══ Dataset records ══
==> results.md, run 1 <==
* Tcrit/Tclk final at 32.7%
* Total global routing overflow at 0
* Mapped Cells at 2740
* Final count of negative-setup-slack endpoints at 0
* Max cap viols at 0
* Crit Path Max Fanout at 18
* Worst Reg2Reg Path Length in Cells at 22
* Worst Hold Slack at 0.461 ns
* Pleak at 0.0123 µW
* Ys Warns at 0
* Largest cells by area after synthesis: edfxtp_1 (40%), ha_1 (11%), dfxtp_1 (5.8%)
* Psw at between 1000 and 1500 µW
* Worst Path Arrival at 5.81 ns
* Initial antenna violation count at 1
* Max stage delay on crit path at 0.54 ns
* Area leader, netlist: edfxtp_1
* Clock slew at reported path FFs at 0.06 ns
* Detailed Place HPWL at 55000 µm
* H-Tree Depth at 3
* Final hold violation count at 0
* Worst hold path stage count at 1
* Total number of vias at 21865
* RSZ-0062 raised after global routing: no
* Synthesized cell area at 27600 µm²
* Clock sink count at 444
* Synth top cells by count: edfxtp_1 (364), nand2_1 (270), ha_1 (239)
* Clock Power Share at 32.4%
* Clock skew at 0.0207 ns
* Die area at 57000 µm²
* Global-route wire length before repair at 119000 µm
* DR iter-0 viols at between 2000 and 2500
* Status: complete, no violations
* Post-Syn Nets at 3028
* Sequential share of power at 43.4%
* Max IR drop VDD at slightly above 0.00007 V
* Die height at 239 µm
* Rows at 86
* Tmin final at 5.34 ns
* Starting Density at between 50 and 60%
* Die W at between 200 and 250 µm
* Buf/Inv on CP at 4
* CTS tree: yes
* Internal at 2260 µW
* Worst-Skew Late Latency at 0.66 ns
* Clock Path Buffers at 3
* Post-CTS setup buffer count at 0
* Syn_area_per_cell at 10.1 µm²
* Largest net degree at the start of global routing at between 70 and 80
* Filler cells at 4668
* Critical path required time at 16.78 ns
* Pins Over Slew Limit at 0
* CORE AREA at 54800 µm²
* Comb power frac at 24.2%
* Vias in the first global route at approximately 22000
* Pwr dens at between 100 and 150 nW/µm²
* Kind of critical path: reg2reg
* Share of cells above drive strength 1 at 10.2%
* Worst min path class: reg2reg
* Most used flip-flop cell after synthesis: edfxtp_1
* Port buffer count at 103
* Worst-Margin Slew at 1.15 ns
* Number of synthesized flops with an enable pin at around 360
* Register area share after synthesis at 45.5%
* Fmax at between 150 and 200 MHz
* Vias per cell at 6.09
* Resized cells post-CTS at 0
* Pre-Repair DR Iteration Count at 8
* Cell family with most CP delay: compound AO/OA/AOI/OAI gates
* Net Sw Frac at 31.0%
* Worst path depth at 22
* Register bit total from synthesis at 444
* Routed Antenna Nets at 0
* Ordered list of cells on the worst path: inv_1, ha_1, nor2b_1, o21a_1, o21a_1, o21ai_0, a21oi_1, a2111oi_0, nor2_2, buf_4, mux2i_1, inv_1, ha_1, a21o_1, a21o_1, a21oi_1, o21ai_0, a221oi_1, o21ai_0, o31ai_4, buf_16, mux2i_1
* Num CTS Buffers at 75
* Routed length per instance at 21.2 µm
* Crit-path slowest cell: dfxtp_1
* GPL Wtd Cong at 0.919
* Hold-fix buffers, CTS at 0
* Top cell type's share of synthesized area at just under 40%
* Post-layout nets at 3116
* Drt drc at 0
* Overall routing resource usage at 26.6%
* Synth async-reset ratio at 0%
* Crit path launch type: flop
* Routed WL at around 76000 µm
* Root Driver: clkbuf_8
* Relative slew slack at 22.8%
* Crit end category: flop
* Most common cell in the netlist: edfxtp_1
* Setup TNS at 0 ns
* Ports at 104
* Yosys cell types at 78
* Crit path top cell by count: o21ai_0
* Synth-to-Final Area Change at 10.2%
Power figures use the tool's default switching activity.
═══
══ Dataset records ══
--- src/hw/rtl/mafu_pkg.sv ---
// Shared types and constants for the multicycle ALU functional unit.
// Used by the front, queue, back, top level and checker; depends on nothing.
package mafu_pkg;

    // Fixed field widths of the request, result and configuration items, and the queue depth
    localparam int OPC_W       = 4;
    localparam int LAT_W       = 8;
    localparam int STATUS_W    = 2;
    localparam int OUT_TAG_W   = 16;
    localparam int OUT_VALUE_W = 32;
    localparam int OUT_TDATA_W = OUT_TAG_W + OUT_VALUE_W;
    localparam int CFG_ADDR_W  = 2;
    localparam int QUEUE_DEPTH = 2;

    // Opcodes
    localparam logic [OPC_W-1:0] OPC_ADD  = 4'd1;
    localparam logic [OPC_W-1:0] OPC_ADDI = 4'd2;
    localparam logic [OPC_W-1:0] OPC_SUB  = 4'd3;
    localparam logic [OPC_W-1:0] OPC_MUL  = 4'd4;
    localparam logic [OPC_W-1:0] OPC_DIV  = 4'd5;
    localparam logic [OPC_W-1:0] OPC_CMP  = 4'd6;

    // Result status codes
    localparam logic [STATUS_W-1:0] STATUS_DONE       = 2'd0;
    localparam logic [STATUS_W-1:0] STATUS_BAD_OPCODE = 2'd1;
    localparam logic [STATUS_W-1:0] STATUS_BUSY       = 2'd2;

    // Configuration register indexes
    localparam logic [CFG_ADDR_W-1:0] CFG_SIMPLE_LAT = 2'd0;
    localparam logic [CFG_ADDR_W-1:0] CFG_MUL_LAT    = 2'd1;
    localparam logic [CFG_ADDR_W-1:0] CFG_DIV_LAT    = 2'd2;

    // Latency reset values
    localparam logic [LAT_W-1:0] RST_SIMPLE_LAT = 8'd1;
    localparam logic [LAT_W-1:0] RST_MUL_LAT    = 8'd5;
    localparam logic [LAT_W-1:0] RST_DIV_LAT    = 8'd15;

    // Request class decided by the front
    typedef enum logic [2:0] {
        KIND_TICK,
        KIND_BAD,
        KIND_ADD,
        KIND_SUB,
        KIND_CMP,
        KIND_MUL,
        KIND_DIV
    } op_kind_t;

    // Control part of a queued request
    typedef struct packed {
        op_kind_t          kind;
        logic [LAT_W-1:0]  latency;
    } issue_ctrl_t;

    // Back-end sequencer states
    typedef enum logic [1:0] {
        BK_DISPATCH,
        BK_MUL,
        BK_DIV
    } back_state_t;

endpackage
═══
### Problem statement
Each line in the listing above from the one containing "FFs at 0.06 ns" through the one containing "cells at 4668" should be repeated exactly, and no other line.

### Response
* Clock slew at reported path FFs at 0.06 ns
* Detailed Place HPWL at 55000 µm
* H-Tree Depth at 3
* Final hold violation count at 0
* Worst hold path stage count at 1
* Total number of vias at 21865
* RSZ-0062 raised after global routing: no
* Synthesized cell area at 27600 µm²
* Clock sink count at 444
* Synth top cells by count: edfxtp_1 (364), nand2_1 (270), ha_1 (239)
* Clock Power Share at 32.4%
* Clock skew at 0.0207 ns
* Die area at 57000 µm²
* Global-route wire length before repair at 119000 µm
* DR iter-0 viols at between 2000 and 2500
* Status: complete, no violations
* Post-Syn Nets at 3028
* Sequential share of power at 43.4%
* Max IR drop VDD at slightly above 0.00007 V
* Die height at 239 µm
* Rows at 86
* Tmin final at 5.34 ns
* Starting Density at between 50 and 60%
* Die W at between 200 and 250 µm
* Buf/Inv on CP at 4
* CTS tree: yes
* Internal at 2260 µW
* Worst-Skew Late Latency at 0.66 ns
* Clock Path Buffers at 3
* Post-CTS setup buffer count at 0
* Syn_area_per_cell at 10.1 µm²
* Largest net degree at the start of global routing at between 70 and 80
* Filler cells at 4668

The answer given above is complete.